__SOURCE DATA__.
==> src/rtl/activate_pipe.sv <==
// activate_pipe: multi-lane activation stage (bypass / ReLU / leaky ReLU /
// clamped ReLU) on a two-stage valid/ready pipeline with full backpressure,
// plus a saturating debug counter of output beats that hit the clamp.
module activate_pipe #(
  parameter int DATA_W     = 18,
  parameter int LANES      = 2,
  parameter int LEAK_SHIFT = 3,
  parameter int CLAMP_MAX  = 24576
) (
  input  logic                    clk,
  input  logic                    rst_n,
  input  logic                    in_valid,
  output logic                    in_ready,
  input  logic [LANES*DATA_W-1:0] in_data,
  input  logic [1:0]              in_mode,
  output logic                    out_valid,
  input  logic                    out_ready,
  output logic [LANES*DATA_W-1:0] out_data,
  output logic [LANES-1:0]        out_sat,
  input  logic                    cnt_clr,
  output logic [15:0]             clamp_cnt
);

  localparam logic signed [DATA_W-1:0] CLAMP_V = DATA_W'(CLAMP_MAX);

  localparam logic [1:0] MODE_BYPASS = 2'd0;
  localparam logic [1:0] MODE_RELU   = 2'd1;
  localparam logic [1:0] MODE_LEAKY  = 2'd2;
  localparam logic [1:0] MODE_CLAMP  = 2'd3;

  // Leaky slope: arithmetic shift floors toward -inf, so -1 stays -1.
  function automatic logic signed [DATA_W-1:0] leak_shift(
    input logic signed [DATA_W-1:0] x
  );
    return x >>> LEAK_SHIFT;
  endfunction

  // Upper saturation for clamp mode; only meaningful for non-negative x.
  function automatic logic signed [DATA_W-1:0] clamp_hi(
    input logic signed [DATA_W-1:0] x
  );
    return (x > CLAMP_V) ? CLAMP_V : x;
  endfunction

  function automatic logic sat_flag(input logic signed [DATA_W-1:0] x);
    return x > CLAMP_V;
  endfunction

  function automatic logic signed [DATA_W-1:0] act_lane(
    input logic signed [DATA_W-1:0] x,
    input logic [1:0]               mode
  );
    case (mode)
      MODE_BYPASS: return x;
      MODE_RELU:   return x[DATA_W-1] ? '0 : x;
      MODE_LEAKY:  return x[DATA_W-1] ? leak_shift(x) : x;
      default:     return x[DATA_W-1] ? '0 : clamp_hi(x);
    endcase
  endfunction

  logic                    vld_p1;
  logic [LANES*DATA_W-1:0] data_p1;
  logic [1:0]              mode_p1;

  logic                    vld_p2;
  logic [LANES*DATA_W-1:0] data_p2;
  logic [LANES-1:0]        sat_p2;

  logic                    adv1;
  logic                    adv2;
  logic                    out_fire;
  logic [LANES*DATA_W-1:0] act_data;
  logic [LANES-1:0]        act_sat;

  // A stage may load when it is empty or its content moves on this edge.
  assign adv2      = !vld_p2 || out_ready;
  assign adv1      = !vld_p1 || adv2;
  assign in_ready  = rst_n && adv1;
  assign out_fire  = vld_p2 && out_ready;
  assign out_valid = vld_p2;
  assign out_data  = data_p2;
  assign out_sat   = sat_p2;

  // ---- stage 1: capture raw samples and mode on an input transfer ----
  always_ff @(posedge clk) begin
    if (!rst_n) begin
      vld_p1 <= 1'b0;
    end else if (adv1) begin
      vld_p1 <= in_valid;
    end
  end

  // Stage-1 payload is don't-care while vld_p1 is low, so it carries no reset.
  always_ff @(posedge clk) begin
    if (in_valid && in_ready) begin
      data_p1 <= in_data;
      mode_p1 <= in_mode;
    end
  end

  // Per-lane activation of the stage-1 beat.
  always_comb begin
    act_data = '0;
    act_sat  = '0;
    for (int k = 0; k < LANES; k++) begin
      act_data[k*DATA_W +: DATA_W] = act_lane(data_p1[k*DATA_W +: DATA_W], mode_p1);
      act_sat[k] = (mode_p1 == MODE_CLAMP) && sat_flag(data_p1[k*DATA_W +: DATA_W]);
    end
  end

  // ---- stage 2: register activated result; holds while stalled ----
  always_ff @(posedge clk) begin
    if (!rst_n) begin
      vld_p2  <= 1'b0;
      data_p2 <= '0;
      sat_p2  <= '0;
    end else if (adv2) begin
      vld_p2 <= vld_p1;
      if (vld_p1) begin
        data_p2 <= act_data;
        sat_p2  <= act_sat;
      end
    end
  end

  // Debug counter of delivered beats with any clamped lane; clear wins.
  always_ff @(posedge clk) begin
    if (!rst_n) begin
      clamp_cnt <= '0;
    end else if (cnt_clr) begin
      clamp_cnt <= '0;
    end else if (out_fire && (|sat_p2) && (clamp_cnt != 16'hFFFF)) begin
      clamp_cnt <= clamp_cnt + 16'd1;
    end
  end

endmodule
---
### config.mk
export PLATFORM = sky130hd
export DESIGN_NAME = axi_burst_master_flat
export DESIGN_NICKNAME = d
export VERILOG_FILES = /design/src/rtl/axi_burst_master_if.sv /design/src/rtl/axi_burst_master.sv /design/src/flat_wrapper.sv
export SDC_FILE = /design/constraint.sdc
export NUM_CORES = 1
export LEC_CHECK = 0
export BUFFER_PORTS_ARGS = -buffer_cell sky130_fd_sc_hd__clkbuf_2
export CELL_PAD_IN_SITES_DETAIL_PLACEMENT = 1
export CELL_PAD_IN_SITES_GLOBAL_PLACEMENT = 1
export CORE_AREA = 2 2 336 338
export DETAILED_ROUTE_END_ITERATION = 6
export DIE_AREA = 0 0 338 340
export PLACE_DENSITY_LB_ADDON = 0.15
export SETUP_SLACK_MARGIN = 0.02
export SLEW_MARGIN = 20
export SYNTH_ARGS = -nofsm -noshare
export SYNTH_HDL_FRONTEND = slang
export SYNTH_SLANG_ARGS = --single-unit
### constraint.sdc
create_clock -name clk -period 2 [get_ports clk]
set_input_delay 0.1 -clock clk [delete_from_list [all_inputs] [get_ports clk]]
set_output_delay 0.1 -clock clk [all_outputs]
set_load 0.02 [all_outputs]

__PROBLEM TO SOLVE__.
Count the lines in the entries above that hold the string "while", and give that count without any other text.

__SOLUTION TO THIS PROBLEM__.
2